#### [WHAT IS REQUIRED]
The answer must be a single number: how many lines in the entries below contain the word "STAGES".

#### [DATA FOR THIS TASK]
————————

<file path="src/rtl/eewr_pkg.sv">
// Package: shared constants and the transaction state type of the
// two-wire write slave. Assumes an 8-bit serial byte.
package eewr_pkg;

    localparam int BYTE_W = 8;

    typedef enum logic [2:0] {
        ST_IDLE,   // waiting for a start condition
        ST_DEV,    // receiving the device-select byte
        ST_WHI,    // receiving the high word-address byte
        ST_WLO,    // receiving the low word-address byte
        ST_DATA,   // receiving data bytes
        ST_HOLD    // deaf while the internal write cycle runs
    } eewr_state_e;

endpackage

</file>
<file path="src/rtl/eewr_line_sync.sv">
// Module: multi-bit line synchronizer with edge detection.
// Each input bit passes through STAGES flops; a further flop gives the
// previous synchronized value for rise/fall pulses. Assumes the lines
// idle high, so all flops reset to 1 and no edge is seen at reset.
module eewr_line_sync #(
    parameter int W      = 2,
    parameter int STAGES = 2
) (
    input  logic         clk,
    input  logic         rst_n,
    input  logic [W-1:0] din,
    output logic [W-1:0] level,
    output logic [W-1:0] rise,
    output logic [W-1:0] fall
);

    generate
        for (genvar i = 0; i < W; i++) begin : g_line
            logic [STAGES-1:0] chain;
            logic              prev;

            // Shift the raw line through the sync chain and keep one older copy.
            always_ff @(posedge clk) begin
                if (!rst_n) begin
                    chain <= '1;
                    prev  <= 1'b1;
                end else begin
                    chain <= {chain[STAGES-2:0], din[i]};
                    prev  <= chain[STAGES-1];
                end
            end

            assign level[i] = chain[STAGES-1];
            assign rise[i]  = chain[STAGES-1] & ~prev;
            assign fall[i]  = ~chain[STAGES-1] & prev;
        end
    endgenerate

endmodule

</file>
<file path="src/rtl/eewr_byte_shifter.sv">
// Module: serial byte receiver with acknowledge driver.
// Shifts BITS data bits in on SCL rising edges (MSB first), pulses
// byte_done for one cycle after the last bit, and, when ack_want is high
// in that pulse cycle, pulls SDA low from the next SCL fall until the SCL
// fall after the acknowledge clock. Assumes clr on start, stop or deafness.
module eewr_byte_shifter #(
    parameter int BITS = 8
) (
    input  logic            clk,
    input  logic            rst_n,
    input  logic            clr,
    input  logic            scl_rise,
    input  logic            scl_fall,
    input  logic            sda_bit,
    input  logic            ack_want,
    output logic [BITS-1:0] byte_o,
    output logic            byte_done,
    output logic            sda_oe
);

    localparam int             CW       = $clog2(BITS + 1);
    localparam logic [CW-1:0]  ACK_SLOT = CW'(BITS);
    localparam logic [CW-1:0]  LAST_BIT = CW'(BITS - 1);

    logic [CW-1:0] cnt;
    logic          ack_pend;

    // Count bits, shift data, and sequence the acknowledge drive.
    always_ff @(posedge clk) begin
        if (!rst_n) begin
            cnt       <= '0;
            byte_o    <= '0;
            byte_done <= 1'b0;
            ack_pend  <= 1'b0;
            sda_oe    <= 1'b0;
        end else begin
            byte_done <= 1'b0;
            if (clr) begin
                cnt      <= '0;
                ack_pend <= 1'b0;
                sda_oe   <= 1'b0;
            end else begin
                if (scl_rise) begin
                    if (cnt == ACK_SLOT) begin
                        cnt <= '0;
                    end else begin
                        byte_o <= {byte_o[BITS-2:0], sda_bit};
                        cnt    <= cnt + 1'b1;
                        if (cnt == LAST_BIT) begin
                            byte_done <= 1'b1;
                        end
                    end
                end
                if (scl_fall) begin
                    if (cnt == ACK_SLOT && ack_pend) begin
                        sda_oe   <= 1'b1;
                        ack_pend <= 1'b0;
                    end else if (cnt == '0 && sda_oe) begin
                        sda_oe <= 1'b0;
                    end
                end
                if (byte_done && ack_want) begin
                    ack_pend <= 1'b1;
                end
            end
        end
    end

endmodule

</file>
<file path="src/rtl/eewr_page_ctr.sv">
// Module: byte address counter with in-page wrap.
// load sets the address; step increments only the low PAGE_W bits,
// wrapping at the page end, while the page-select bits are held.
// Assumes PAGE_W >= 1; a page as wide as the address wraps the whole array.
module eewr_page_ctr #(
    parameter int ADDR_W = 12,
    parameter int PAGE_W = 5
) (
    input  logic              clk,
    input  logic              rst_n,
    input  logic              load,
    input  logic [ADDR_W-1:0] load_val,
    input  logic              step,
    output logic [ADDR_W-1:0] addr
);

    generate
        if (PAGE_W >= ADDR_W) begin : g_flat
            // Whole address wraps as one page.
            always_ff @(posedge clk) begin
                if (!rst_n)    addr <= '0;
                else if (load) addr <= load_val;
                else if (step) addr <= addr + 1'b1;
            end
        end else begin : g_paged
            logic [PAGE_W-1:0] offs_next;
            assign offs_next = addr[PAGE_W-1:0] + 1'b1;

            // Page bits held, offset bits wrap on step.
            always_ff @(posedge clk) begin
                if (!rst_n)    addr <= '0;
                else if (load) addr <= load_val;
                else if (step) addr <= {addr[ADDR_W-1:PAGE_W], offs_next};
            end
        end
    endgenerate

endmodule

</file>
<file path="src/rtl/eewr_slave.sv">
// Module: two-wire nonvolatile-memory write slave (top).
// Detects start/stop, matches the device-type field, collects a two-byte
// word address, strobes each data byte with its in-page address to a
// downstream latch, and requests a commit on stop. Deaf with SDA released
// from the commit until busy_i falls. Assumes clk is well above the
// bus bit rate so each bus phase spans several clocks.
module eewr_slave #(
    parameter int         ADDR_W   = 12,
    parameter int         PAGE_W   = 5,
    parameter logic [3:0] DEV_TYPE = 4'b1010
) (
    input  logic              clk,
    input  logic              rst_n,
    input  logic              scl_i,
    input  logic              sda_i,
    input  logic              busy_i,
    output logic              sda_oe_o,
    output logic              wr_valid_o,
    output logic [ADDR_W-1:0] wr_addr_o,
    output logic [7:0]        wr_data_o,
    output logic              commit_o
);

    import eewr_pkg::*;

    localparam int WA_W = 2 * BYTE_W;

    logic [1:0]        ln_level, ln_rise, ln_fall;
    logic              scl_lvl, scl_rise, scl_fall, sda_lvl, sda_rise, sda_fall;
    logic              start_ev, stop_ev, deaf, shift_clr;
    logic [BYTE_W-1:0] rx_byte;
    logic              rx_done, byte_ok, ack_want, dev_match;
    logic [BYTE_W-1:0] addr_hi;
    logic [WA_W-1:0]   word_addr;
    logic              ctr_load, ctr_step, got_data;
    logic [ADDR_W-1:0] cur_addr;
    eewr_state_e       state;

    eewr_line_sync #(.W(2), .STAGES(2)) u_sync (
        .clk   (clk),
        .rst_n (rst_n),
        .din   ({sda_i, scl_i}),
        .level (ln_level),
        .rise  (ln_rise),
        .fall  (ln_fall)
    );

    assign scl_lvl  = ln_level[0];
    assign scl_rise = ln_rise[0];
    assign scl_fall = ln_fall[0];
    assign sda_lvl  = ln_level[1];
    assign sda_rise = ln_rise[1];
    assign sda_fall = ln_fall[1];

    assign deaf      = (state == ST_HOLD) || busy_i;
    assign start_ev  = scl_lvl && sda_fall && !deaf;
    assign stop_ev   = scl_lvl && sda_rise && !deaf;
    assign shift_clr = start_ev || stop_ev || deaf;

    eewr_byte_shifter #(.BITS(BYTE_W)) u_shift (
        .clk       (clk),
        .rst_n     (rst_n),
        .clr       (shift_clr),
        .scl_rise  (scl_rise),
        .scl_fall  (scl_fall),
        .sda_bit   (sda_lvl),
        .ack_want  (ack_want),
        .byte_o    (rx_byte),
        .byte_done (rx_done),
        .sda_oe    (sda_oe_o)
    );

    assign byte_ok   = rx_done && !shift_clr;
    assign dev_match = (rx_byte[7:4] == DEV_TYPE) && !rx_byte[0];
    assign word_addr = {addr_hi, rx_byte};
    assign ctr_load  = byte_ok && (state == ST_WLO);
    assign ctr_step  = byte_ok && (state == ST_DATA);

    // Decide whether the byte just received earns an acknowledge.
    always_comb begin
        unique case (state)
            ST_DEV:                 ack_want = dev_match;
            ST_WHI, ST_WLO, ST_DATA: ack_want = 1'b1;
            default:                ack_want = 1'b0;
        endcase
    end

    eewr_page_ctr #(.ADDR_W(ADDR_W), .PAGE_W(PAGE_W)) u_ctr (
        .clk      (clk),
        .rst_n    (rst_n),
        .load     (ctr_load),
        .load_val (word_addr[ADDR_W-1:0]),
        .step     (ctr_step),
        .addr     (cur_addr)
    );

    // Transaction sequencing, data strobes and commit request.
    always_ff @(posedge clk) begin
        if (!rst_n) begin
            state      <= ST_IDLE;
            addr_hi    <= '0;
            got_data   <= 1'b0;
            wr_valid_o <= 1'b0;
            wr_addr_o  <= '0;
            wr_data_o  <= '0;
            commit_o   <= 1'b0;
        end else begin
            wr_valid_o <= 1'b0;
            commit_o   <= 1'b0;
            if (deaf) begin
                got_data <= 1'b0;
                if (state != ST_HOLD || (!busy_i && !commit_o)) begin
                    state <= ST_IDLE;
                end
            end else if (start_ev) begin
                state    <= ST_DEV;
                got_data <= 1'b0;
            end else if (stop_ev) begin
                if (state == ST_DATA && got_data) begin
                    commit_o <= 1'b1;
                    state    <= ST_HOLD;
                end else begin
                    state <= ST_IDLE;
                end
                got_data <= 1'b0;
            end else if (byte_ok) begin
                unique case (state)
                    ST_DEV:  state <= dev_match ? ST_WHI : ST_IDLE;
                    ST_WHI: begin
                        addr_hi <= rx_byte;
                        state   <= ST_WLO;
                    end
                    ST_WLO:  state <= ST_DATA;
                    ST_DATA: begin
                        wr_valid_o <= 1'b1;
                        wr_addr_o  <= cur_addr;
                        wr_data_o  <= rx_byte;
                        got_data   <= 1'b1;
                    end
                    default: state <= ST_IDLE;
                endcase
            end
        end
    end

endmodule

</file>
--- config.mk ---
export PLATFORM = sky130hd
export DESIGN_NAME = ovl_pulse_guard
export DESIGN_NICKNAME = d
export VERILOG_FILES = /design/src/rtl/ovl_pulse_guard.sv
export SDC_FILE = /design/constraint.sdc
export NUM_CORES = 1
export LEC_CHECK = 0
export CAP_MARGIN = 20
export CORE_AREA = 4 4 70 72
export DETAILED_ROUTE_END_ITERATION = 12
export DIE_AREA = 0 0 74 76
export DONT_BUFFER_PORTS = 1
export GPL_ROUTABILITY_DRIVEN = 0
export GPL_TIMING_DRIVEN = 1
export MAX_ROUTING_LAYER = met4
export SYNTH_ARGS = -nofsm -noshare
export SYNTH_HDL_FRONTEND = slang
export SYNTH_SLANG_ARGS = --single-unit
--- constraint.sdc ---
create_clock -name clk -period 6.9 [get_ports clk]
set_input_delay 1.38 -clock clk [delete_from_list [all_inputs] [get_ports clk]]
set_output_delay 1.38 -clock clk [all_outputs]
set_load 0.03 [all_outputs]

————————

#### [OUTPUT FOR THIS EXERCISE]
9